El presidente Puigdemont acabó de liquidar ayer el pujolismo con los últimos golpes de volante que hizo para intentar un pacto de última hora con el Estado. Toda una cultura política murió ayer gracias a la desafortunada actuación que el presidente de la Generalitat tuvo con su intento de traicionar el mandato del 1 de octubre a cambio de concesiones que le permitieran salvar su partido de una debacle sin paliativos.
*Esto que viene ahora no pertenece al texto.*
--- src/rtl/apb_reg_slave_if.sv ---
// APB completer-side bus bundle: the select/enable/address/data signals from the
// master and the ready/error/read-data response from the completer.
interface apb_reg_slave_if;
  logic        psel_i;
  logic        penable_i;
  logic [31:0] paddr_i;
  logic        pwrite_i;
  logic [31:0] pwdata_i;
  logic [31:0] prdata_o;
  logic        pready_o;
  logic        pslverr_o;

  modport slave (
    input  psel_i,
    input  penable_i,
    input  paddr_i,
    input  pwrite_i,
    input  pwdata_i,
    output prdata_o,
    output pready_o,
    output pslverr_o
  );

  modport master (
    output psel_i,
    output penable_i,
    output paddr_i,
    output pwrite_i,
    output pwdata_i,
    input  prdata_o,
    input  pready_o,
    input  pslverr_o
  );
endinterface
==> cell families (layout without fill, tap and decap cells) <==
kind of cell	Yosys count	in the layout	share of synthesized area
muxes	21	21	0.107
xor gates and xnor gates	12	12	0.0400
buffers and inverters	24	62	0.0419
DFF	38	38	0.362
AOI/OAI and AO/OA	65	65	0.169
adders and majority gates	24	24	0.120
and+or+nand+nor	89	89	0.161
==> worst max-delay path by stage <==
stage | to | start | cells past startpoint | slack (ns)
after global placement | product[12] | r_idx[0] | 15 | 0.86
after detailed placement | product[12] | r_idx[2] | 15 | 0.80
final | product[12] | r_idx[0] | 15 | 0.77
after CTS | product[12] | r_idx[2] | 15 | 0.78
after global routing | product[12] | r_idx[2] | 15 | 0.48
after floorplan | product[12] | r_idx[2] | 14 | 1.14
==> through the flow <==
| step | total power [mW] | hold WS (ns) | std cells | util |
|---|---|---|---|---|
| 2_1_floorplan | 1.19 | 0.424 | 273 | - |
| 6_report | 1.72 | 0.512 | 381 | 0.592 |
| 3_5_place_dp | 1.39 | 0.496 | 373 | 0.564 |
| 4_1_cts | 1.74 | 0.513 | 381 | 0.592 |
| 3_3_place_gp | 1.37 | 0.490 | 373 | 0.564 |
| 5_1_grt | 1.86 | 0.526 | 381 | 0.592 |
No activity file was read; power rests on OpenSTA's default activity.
Roto por las presiones que le pedían convocar elecciones autonómicas con la excusa del artículo 155, Puigdemont puso en evidencia hasta qué punto el autogobierno es un instrumento del Estado español. Incapaz de superar una cultura política que traficaba con los sentimientos de los catalanes a base de demonizar España para poder hacerle chantaje, Puigdemont se encontró atrapado entre los clamores de la calle y la intransigencia del PP.

Como pasó con el referéndum, la vieja guardia de CiU que todavía domina PDeCAT calculó mal. Ni ERC, ni la CUP, ni Demócratas aceptaron los argumentos del presidente, que se vio asaltado, y psicológicamente abatido, por los mismos fantasmas de la historia, llenos de sangre y violencia, que el pujolismo siempre ha utilizado para justificar sus juegos de manos y presentarse como un padre protector de los catalanes.

Si los diputados de PDeCAT votan mañana las leyes de Transición Nacional, la aplicación del 155 se convertirá en una oportunidad fantástica para demostrar que el Estado español ha ido a la quiebra en Catalunya. Mientras escribo eso las noticias ya empiezan a anunciar que el PP y el PSOE están tratando de pactar una suavización del artículo 155 para intentar dar aire a los sectores llamados equidistantes y no ponerse en un avispero incontrolable.

A diferencia de Pujol y su mundo, la Moncloa se ha dado cuenta de que los equilibrios de poder que gestionaban el problema catalán son insostenibles y trata de apropiarse de la Generalitat para frenar el independentismo y ganar tiempo. Eso explica que los partidos que más habían combatido el Estatuto sean los que ahora más lo reivindican e, incluso, que algunos pidan la aplicación del artículo 155 con el argumento cinico-dramático que es el único camino para restablecer la autonomía.

Si Puigdemont es inteligente mañana sacará adelante la declaración de independencia, protegerá las conselleries, no aceptará los ceses y aplicará tan pronto como pueda la ley de pobreza energética que la justicia española tumbó. Si no, si trata de volver a empatar con España de nuevo, quedará engullido por la lucha de oligarquías corruptas de Madrid y de Barcelona que utilizan el conflicto catalán para sus intereses.

Como se ha venido demostrando desde el 2009, el país está mucho más preparado para separarse de España que sus políticos. Pero aun así, sólo hacen falta líderes que, en vez de despreciar la democracia, respeten de manera noble y limpia la voluntad del pueblo que representan. Ahora mismo, nada protege mejor el gobierno de Puigdemont, y los partidos que lo sostienen, que los catalanes que participaron en el referéndum.

La energía que pueden liberar más de dos millones de ciudadanos movilizados para defender su voto, tiene casi la fuerza de un Estado. Si Puigdemont entiende eso, dentro de unos años nadie recordará que los líderes del independentismo han estado siete años improvisando. Todo lo que se recordará es que el autonomismo que tan bien gestionó Pujol estaba pensado para destruir las condiciones políticas que podían permitir a los catalanes luchar por su libertad, mientras se pretendía justamente todo el contrario.